Saved data entries
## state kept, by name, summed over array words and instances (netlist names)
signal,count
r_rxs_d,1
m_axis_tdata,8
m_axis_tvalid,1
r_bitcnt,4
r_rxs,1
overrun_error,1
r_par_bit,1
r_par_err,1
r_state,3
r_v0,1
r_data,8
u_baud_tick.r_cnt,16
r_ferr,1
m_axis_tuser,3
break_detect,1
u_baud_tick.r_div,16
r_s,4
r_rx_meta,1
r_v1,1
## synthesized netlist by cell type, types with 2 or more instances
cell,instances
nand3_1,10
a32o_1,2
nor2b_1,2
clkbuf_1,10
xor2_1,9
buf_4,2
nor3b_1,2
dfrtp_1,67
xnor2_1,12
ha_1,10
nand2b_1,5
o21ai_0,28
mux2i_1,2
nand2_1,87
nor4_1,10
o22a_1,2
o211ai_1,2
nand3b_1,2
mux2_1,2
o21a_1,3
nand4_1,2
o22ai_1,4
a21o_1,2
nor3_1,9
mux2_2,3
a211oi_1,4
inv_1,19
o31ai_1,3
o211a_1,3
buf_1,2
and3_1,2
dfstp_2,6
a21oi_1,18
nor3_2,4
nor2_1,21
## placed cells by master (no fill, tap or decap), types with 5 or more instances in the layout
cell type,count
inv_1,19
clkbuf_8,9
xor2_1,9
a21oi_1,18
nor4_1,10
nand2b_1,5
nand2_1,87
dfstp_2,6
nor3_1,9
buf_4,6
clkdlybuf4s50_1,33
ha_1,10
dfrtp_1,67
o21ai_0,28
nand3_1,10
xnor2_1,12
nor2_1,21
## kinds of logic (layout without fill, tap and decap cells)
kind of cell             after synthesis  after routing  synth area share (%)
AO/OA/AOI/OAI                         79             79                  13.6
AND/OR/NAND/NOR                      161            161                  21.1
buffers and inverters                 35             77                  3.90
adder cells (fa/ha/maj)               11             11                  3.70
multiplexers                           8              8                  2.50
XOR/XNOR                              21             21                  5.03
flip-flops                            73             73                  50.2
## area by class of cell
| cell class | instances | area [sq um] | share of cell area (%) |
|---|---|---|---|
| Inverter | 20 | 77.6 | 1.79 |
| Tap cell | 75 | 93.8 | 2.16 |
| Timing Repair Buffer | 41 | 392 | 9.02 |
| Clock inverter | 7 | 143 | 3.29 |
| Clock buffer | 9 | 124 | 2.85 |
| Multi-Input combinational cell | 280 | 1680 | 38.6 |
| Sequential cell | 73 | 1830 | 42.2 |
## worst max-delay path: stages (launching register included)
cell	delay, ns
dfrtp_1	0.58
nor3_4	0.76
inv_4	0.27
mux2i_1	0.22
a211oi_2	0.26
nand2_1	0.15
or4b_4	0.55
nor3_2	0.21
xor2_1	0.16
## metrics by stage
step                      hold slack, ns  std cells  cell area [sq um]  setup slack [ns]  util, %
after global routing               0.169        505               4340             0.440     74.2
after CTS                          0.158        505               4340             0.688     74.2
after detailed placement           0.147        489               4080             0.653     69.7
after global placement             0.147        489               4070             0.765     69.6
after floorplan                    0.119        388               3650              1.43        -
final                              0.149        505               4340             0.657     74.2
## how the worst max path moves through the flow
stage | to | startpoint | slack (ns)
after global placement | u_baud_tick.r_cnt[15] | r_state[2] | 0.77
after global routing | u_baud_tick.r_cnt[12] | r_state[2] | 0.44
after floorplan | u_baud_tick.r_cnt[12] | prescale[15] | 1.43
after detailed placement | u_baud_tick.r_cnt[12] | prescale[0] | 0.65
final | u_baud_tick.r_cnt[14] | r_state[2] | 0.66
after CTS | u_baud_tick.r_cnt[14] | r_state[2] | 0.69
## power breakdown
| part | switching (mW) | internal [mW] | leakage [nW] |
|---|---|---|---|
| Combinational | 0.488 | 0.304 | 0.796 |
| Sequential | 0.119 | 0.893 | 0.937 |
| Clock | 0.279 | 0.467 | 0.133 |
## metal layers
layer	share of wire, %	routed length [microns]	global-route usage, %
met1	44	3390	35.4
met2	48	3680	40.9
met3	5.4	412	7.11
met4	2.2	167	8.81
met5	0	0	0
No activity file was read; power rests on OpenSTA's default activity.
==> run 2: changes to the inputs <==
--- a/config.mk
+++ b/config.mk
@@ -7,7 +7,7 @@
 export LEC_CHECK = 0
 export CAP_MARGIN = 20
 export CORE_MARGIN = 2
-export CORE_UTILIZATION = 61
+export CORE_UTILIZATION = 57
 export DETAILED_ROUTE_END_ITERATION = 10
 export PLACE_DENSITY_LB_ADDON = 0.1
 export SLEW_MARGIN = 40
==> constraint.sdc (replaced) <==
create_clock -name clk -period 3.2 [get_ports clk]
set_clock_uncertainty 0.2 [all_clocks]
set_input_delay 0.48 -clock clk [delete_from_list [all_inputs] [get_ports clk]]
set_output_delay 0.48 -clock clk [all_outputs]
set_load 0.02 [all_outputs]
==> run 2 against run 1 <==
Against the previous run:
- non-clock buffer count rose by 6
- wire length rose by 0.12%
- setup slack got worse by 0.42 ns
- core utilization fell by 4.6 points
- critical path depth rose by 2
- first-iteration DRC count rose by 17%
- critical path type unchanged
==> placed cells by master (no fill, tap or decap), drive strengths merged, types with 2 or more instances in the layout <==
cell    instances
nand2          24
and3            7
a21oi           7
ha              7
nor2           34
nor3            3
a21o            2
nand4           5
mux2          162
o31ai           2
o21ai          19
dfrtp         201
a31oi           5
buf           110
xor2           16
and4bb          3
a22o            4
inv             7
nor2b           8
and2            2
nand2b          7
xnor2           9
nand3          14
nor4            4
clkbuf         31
===== src/rtl/vga_pkg.sv =====
// Shared VGA definitions: default timing/colour widths and the screen-mux state type.
package vga_pkg;

    typedef enum logic [1:0] {SHOW, PENDING, BLANK} mux_state_t;

    localparam int VGA_HC_W  = 11;
    localparam int VGA_VC_W  = 11;
    localparam int VGA_RGB_W = 12;

endpackage
--- config.mk ---
export PLATFORM = sky130hd
export DESIGN_NAME = modulo_tabuleiro_param
export DESIGN_NICKNAME = d
export VERILOG_FILES = /design/src/rtl/modulo_tabuleiro_param_pkg.sv /design/src/rtl/modulo_tabuleiro_param_sincroniza_borda.sv /design/src/rtl/modulo_tabuleiro_param.sv
export SDC_FILE = /design/constraint.sdc
export NUM_CORES = 1
export LEC_CHECK = 0
export BUFFER_PORTS_ARGS = -buffer_cell sky130_fd_sc_hd__buf_2
export CORE_MARGIN = 5
export CORE_UTILIZATION = 40
export DETAILED_ROUTE_END_ITERATION = 16
export GPL_TIMING_DRIVEN = 0
export MAX_ROUTING_LAYER = met4
export PLACE_DENSITY = 0.61
export SLEW_MARGIN = 20
export SYNTH_ARGS = -nofsm -noshare
export SYNTH_HDL_FRONTEND = slang
export SYNTH_HIERARCHICAL = 1
export SYNTH_SLANG_ARGS = --single-unit
export TNS_END_PERCENT = 20
--- constraint.sdc ---
create_clock -name clk -period 3.7 [get_ports clk]
set_input_delay 0 -clock clk [delete_from_list [all_inputs] [get_ports clk]]
set_output_delay 0 -clock clk [all_outputs]
set_load 0.1 [all_outputs]
--- src/rtl/modulo_tabuleiro_param_pkg.sv ---
// modulo_tabuleiro_param_pkg: shot result codes and FSM states shared by the board engine.
package modulo_tabuleiro_param_pkg;
    localparam logic [1:0] RES_MISS    = 2'b00;
    localparam logic [1:0] RES_HIT     = 2'b01;
    localparam logic [1:0] RES_REPEAT  = 2'b10;
    localparam logic [1:0] RES_INVALID = 2'b11;
    typedef enum logic [1:0] {
        ST_IDLE = 2'b00,
        ST_EVAL = 2'b01,
        ST_OVER = 2'b10
    } state_t;
endpackage

--- src/rtl/modulo_tabuleiro_param_sincroniza_borda.sv ---
// modulo_sincroniza_borda: 2-FF synchroniser for an async input plus a one-cycle rising-edge pulse.
module modulo_sincroniza_borda (
    input  logic clk,
    input  logic clr,
    input  logic d_in,
    output logic pulse
);
    logic r_s1, r_s2, r_prev;
    always_ff @(posedge clk or negedge clr)
        if (!clr) {r_prev, r_s2, r_s1} <= 3'b000;
        else {r_prev, r_s2, r_s1} <= {r_s2, r_s1, d_in};
    assign pulse = r_s2 & ~r_prev;
endmodule

--- src/rtl/modulo_tabuleiro_param.sv ---
// modulo_tabuleiro_param: naval-battle board engine with ship/attack maps, shot FSM,
// hit/shot counters, game-over detection and a column-scanned LED matrix driver.
module modulo_tabuleiro_param
    import modulo_tabuleiro_param_pkg::*;
#(
    parameter int ROWS     = 7,
    parameter int COLS     = 5,
    parameter int SCAN_DIV = 20,
    localparam int N  = ROWS * COLS,
    localparam int RW = $clog2(ROWS),
    localparam int CW = $clog2(COLS),
    localparam int NW = $clog2(N + 1),
    localparam int IW = $clog2(N)
) (
    input  logic          clk,
    input  logic          clr,
    input  logic          load_en,
    input  logic [N-1:0]  ship_map_in,
    input  logic [RW-1:0] atk_row,
    input  logic [CW-1:0] atk_col,
    input  logic          atk_btn,
    input  logic          mode,
    output logic [1:0]    result,
    output logic          result_valid,
    output logic [NW-1:0] hits,
    output logic [NW-1:0] shots,
    output logic          game_over,
    output logic [COLS-1:0] m_col,
    output logic [ROWS-1:0] m_line
);
    state_t r_state, w_state_nxt;
    logic [N-1:0]  r_ship, r_atk, w_atk_nxt, w_bit, w_map;
    logic [RW-1:0] r_row;
    logic [CW-1:0] r_col, r_scan;
    logic [NW-1:0] r_hits, r_shots, w_hits_nxt, w_shots_nxt;
    logic [1:0]    r_result, w_res;
    logic          r_valid, w_edge, w_in_range, w_fresh, w_over_nxt;
    logic [IW-1:0] w_idx;
    logic [SCAN_DIV-1:0] r_pre;
    logic [ROWS-1:0] w_line;

    modulo_sincroniza_borda u_btn (
        .clk   (clk),
        .clr   (clr),
        .d_in  (atk_btn),
        .pulse (w_edge)
    );

    always_comb begin
        w_idx       = IW'(r_row) * IW'(COLS) + IW'(r_col);
        w_bit       = N'(1) << w_idx;
        w_in_range  = (int'(r_row) < ROWS) && (int'(r_col) < COLS);
        w_res       = !w_in_range ? RES_INVALID :
                      (r_atk & w_bit) != '0 ? RES_REPEAT :
                      (r_ship & w_bit) != '0 ? RES_HIT : RES_MISS;
        w_fresh     = (w_res == RES_HIT) || (w_res == RES_MISS);
        w_atk_nxt   = w_fresh ? (r_atk | w_bit) : r_atk;
        w_hits_nxt  = r_hits + NW'(w_res == RES_HIT);
        w_shots_nxt = r_shots + NW'(w_fresh);
        // Game over is judged on the map as it will be after this shot lands.
        w_over_nxt  = ((r_ship & ~w_atk_nxt) == '0) && (r_ship != '0);
        w_state_nxt = r_state == ST_IDLE ? (w_edge ? ST_EVAL : ST_IDLE) :
                      r_state == ST_EVAL ? (w_over_nxt ? ST_OVER : ST_IDLE) : r_state;
    end

    always_ff @(posedge clk or negedge clr)
        if (!clr) begin
            r_state  <= ST_IDLE;
            r_ship   <= '0;
            r_atk    <= '0;
            r_hits   <= '0;
            r_shots  <= '0;
            r_result <= RES_MISS;
            r_valid  <= 1'b0;
            r_row    <= '0;
            r_col    <= '0;
        end else if (load_en) begin
            r_state  <= ST_IDLE;
            r_ship   <= ship_map_in;
            r_atk    <= '0;
            r_hits   <= '0;
            r_shots  <= '0;
            r_result <= RES_MISS;
            r_valid  <= 1'b0;
        end else begin
            r_state <= w_state_nxt;
            r_valid <= (r_state == ST_EVAL);
            if (r_state == ST_IDLE && w_edge) begin
                r_row <= atk_row;
                r_col <= atk_col;
            end
            if (r_state == ST_EVAL) begin
                r_result <= w_res;
                r_atk    <= w_atk_nxt;
                r_hits   <= w_hits_nxt;
                r_shots  <= w_shots_nxt;
            end
        end

    always_ff @(posedge clk or negedge clr)
        if (!clr) begin
            r_pre  <= '0;
            r_scan <= '0;
        end else begin
            r_pre <= r_pre + SCAN_DIV'(1);
            if (&r_pre) r_scan <= (int'(r_scan) == COLS - 1) ? '0 : r_scan + CW'(1);
        end

    always_comb begin
        w_map  = mode ? r_atk : r_ship;
        w_line = '1;
        for (int r = 0; r < ROWS; r++) w_line[r] = ~w_map[IW'(r * COLS) + IW'(r_scan)];
    end

    assign result       = r_result;
    assign result_valid = r_valid;
    assign hits         = r_hits;
    assign shots        = r_shots;
    assign game_over    = ((r_ship & ~r_atk) == '0) && (r_ship != '0);
    assign m_col        = COLS'(1) << r_scan;
    assign m_line       = w_line;
endmodule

▶ **What to do**: Quote the data above from the line containing "clkdlybuf4s50_1,33" to the line containing "## area by class of cell", inclusive, and stop.

▶ **Expected answer**:
clkdlybuf4s50_1,33
ha_1,10
dfrtp_1,67
o21ai_0,28
nand3_1,10
xnor2_1,12
nor2_1,21
## kinds of logic (layout without fill, tap and decap cells)
kind of cell             after synthesis  after routing  synth area share (%)
AO/OA/AOI/OAI                         79             79                  13.6
AND/OR/NAND/NOR                      161            161                  21.1
buffers and inverters                 35             77                  3.90
adder cells (fa/ha/maj)               11             11                  3.70
multiplexers                           8              8                  2.50
XOR/XNOR                              21             21                  5.03
flip-flops                            73             73                  50.2
## area by class of cell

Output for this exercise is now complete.